Background: The purpose of this paper is to explore the mechanism of aerobic exercise regulating autophagy through the PI3K/Akt-mTOR signaling pathway and its participation in apoptosis, to protect the hippocampal nerves from damage in vascular dementia rats. Methods: Thirty-six healthy male SD rats were randomly divided into a sham group, a model group, and a model exercise group. A neurobehavioral assessment was used to determine the memory and exploration abilities of the rats. A TUNEL assay was used to detect hippocampal neuron apoptosis. Immunohistochemical and Western blot analyses were used to analyze LC3Ⅱ and the beclin-1 protein. An RT-PCR detected the differential expression of mRNA. Results: The results of the neurobehavioral tests showed that the platform latency time of the rats with vascular dementia was prolonged. Aerobic exercise significantly shortens the swimming time of rats in platform latency. The TUNEL results showed that the TUNEL-positive cells of the hippocampal neurons in the model group increased; the expression of pro-apoptotic genes caspase-3 and Bax mRNA was up-regulated, and the expression of Bcl-2 mRNA was down-regulated. Aerobic exercise reduced hippocampal neuronal apoptosis, up-regulated Bcl-2 mRNA, and down-regulated caspase-3 and Bax mRNA. The LC3Ⅱ and Beclin-1 proteins, detected by immunohistochemistry and a Western blot analysis, showed that the protein expression in the hippocampi of rats with vascular dementia increased. Aerobic exercise reduced LC3Ⅱ and Beclin-1 protein expression. The results of the RT-PCR showed similar changes.

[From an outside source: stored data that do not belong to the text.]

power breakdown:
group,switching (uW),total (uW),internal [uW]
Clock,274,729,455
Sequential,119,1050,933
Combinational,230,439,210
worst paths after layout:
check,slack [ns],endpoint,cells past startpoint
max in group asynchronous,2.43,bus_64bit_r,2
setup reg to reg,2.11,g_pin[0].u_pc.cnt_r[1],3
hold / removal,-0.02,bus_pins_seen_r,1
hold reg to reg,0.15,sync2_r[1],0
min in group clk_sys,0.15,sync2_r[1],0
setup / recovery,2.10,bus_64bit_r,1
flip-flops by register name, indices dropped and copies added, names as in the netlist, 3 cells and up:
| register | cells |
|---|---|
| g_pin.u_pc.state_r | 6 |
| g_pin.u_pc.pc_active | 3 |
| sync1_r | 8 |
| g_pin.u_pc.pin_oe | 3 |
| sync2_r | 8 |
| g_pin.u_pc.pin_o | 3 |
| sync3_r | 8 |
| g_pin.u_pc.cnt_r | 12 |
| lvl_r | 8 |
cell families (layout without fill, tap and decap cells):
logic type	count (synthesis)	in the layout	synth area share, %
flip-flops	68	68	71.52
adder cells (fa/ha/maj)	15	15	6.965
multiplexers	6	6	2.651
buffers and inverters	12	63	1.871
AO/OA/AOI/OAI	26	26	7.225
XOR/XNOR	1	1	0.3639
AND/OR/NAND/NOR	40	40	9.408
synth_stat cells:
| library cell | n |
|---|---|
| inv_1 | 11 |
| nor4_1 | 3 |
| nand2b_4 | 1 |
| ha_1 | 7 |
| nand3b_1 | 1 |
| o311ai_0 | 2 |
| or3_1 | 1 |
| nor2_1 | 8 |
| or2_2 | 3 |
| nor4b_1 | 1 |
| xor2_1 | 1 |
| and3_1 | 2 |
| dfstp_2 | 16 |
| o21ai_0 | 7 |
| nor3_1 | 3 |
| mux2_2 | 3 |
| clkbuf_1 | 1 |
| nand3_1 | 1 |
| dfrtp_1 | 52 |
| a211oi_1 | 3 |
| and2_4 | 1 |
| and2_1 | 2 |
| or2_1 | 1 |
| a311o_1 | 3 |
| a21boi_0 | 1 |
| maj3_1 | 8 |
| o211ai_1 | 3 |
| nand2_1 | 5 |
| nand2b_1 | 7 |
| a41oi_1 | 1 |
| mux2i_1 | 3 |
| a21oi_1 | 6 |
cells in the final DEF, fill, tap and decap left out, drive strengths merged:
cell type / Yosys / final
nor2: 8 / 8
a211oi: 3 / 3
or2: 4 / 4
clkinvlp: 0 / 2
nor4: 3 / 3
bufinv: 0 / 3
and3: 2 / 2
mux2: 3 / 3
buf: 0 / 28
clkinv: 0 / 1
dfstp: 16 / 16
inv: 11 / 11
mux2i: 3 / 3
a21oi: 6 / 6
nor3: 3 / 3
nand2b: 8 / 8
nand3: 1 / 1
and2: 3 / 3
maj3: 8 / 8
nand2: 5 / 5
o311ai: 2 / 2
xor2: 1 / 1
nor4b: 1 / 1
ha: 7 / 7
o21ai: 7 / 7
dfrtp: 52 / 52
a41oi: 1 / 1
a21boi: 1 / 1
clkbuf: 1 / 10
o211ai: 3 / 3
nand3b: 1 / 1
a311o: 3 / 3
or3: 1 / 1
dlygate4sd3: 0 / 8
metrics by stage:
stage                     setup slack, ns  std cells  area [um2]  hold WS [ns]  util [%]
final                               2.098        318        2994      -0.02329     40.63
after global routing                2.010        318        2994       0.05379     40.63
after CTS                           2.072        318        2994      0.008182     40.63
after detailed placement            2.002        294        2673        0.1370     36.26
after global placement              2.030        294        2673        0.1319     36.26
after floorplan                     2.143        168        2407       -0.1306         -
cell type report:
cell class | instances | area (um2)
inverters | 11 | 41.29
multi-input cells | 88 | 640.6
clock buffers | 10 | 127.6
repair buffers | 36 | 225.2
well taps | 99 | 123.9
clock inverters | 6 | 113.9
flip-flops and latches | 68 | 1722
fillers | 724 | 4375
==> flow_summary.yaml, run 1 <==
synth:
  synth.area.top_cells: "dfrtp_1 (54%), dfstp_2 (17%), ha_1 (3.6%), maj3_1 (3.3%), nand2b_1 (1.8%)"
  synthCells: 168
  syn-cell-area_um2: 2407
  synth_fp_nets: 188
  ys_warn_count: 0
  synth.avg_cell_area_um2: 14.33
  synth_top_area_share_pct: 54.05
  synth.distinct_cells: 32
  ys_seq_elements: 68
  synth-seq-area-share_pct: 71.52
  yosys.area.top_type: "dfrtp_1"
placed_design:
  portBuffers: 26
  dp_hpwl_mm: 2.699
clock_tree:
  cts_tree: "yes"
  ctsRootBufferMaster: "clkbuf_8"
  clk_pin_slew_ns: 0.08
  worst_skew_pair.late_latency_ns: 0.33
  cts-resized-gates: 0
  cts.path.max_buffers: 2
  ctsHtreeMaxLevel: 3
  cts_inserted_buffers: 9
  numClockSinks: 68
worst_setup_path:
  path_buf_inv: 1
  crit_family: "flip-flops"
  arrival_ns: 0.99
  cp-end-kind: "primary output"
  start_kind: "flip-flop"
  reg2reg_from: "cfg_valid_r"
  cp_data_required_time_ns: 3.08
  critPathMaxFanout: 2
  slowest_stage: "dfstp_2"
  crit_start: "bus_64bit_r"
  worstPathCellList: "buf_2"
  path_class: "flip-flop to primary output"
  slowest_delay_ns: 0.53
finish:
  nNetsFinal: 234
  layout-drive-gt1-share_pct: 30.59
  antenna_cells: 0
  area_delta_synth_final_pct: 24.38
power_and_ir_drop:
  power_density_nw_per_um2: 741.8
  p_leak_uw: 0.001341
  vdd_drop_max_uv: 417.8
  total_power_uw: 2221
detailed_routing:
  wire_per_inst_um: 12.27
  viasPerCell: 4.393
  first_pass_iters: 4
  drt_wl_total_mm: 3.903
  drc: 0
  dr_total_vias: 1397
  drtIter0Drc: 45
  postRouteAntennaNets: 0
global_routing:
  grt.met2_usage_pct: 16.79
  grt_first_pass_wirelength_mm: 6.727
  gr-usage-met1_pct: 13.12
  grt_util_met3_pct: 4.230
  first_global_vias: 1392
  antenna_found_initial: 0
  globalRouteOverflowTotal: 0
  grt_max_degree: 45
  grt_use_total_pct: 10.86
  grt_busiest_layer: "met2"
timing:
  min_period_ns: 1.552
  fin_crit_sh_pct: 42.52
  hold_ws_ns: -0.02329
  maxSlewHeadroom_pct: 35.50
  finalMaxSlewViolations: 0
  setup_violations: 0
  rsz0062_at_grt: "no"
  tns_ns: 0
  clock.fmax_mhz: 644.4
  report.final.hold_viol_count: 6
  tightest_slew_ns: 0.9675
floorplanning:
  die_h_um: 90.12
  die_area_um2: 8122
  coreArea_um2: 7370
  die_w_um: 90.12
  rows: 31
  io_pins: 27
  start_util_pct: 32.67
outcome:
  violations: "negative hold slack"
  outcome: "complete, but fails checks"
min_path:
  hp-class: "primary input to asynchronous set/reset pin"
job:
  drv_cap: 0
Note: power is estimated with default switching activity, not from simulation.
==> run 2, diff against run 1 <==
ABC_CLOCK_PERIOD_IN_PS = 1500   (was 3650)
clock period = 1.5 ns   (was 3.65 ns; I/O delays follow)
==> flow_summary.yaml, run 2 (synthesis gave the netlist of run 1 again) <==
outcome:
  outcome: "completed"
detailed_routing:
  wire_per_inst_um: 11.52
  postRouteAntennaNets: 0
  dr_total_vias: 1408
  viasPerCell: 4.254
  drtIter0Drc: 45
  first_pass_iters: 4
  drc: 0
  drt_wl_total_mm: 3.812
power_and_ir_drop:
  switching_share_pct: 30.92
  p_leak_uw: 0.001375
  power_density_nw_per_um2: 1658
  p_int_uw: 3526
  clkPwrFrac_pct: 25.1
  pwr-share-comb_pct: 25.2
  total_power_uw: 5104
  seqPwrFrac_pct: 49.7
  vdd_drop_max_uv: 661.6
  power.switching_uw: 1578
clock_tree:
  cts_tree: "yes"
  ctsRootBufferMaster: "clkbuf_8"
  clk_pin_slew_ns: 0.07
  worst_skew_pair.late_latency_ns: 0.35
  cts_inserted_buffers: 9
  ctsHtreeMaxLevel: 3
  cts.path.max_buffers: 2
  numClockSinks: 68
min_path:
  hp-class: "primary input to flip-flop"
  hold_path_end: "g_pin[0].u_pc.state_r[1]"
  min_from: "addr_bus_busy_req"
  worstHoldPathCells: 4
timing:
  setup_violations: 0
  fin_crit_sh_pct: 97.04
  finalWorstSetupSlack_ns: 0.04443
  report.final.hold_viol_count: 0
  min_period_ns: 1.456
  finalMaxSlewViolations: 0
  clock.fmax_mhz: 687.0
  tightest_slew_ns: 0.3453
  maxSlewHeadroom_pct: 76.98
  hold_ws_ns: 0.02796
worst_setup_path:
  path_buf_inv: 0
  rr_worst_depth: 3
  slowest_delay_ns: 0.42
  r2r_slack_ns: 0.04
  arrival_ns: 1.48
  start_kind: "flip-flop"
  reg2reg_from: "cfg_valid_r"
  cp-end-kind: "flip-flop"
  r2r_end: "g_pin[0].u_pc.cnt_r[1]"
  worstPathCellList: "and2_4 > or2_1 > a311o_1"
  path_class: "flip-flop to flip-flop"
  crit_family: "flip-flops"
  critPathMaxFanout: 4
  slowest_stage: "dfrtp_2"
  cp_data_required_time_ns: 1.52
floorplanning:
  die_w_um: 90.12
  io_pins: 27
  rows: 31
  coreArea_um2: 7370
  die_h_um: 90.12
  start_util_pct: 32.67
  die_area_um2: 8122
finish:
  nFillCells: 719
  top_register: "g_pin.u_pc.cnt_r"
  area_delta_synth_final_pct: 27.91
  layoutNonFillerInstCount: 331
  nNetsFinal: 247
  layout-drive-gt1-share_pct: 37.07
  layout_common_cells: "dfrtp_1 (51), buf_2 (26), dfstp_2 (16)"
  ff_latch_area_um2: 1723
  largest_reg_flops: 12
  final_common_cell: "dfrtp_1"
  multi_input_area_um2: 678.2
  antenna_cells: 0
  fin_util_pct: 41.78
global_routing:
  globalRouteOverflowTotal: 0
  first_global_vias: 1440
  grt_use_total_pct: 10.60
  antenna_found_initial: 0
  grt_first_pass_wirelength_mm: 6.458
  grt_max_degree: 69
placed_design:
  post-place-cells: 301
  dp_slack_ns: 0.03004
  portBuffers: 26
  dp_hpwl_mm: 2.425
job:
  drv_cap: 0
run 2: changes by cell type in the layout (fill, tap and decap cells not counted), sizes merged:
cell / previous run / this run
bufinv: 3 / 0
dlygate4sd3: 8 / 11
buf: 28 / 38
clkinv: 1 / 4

Conclusions: Aerobic exercise could improve the learning and memory abilities of vascular dementia rats, moderately regulate the process of autophagy, reduce the TUNEL-positive cells of hippocampal neurons, repair damaged hippocampal neurons by regulating the autophagy signaling pathway PI3K/Akt-mTOR, and improve hippocampal function.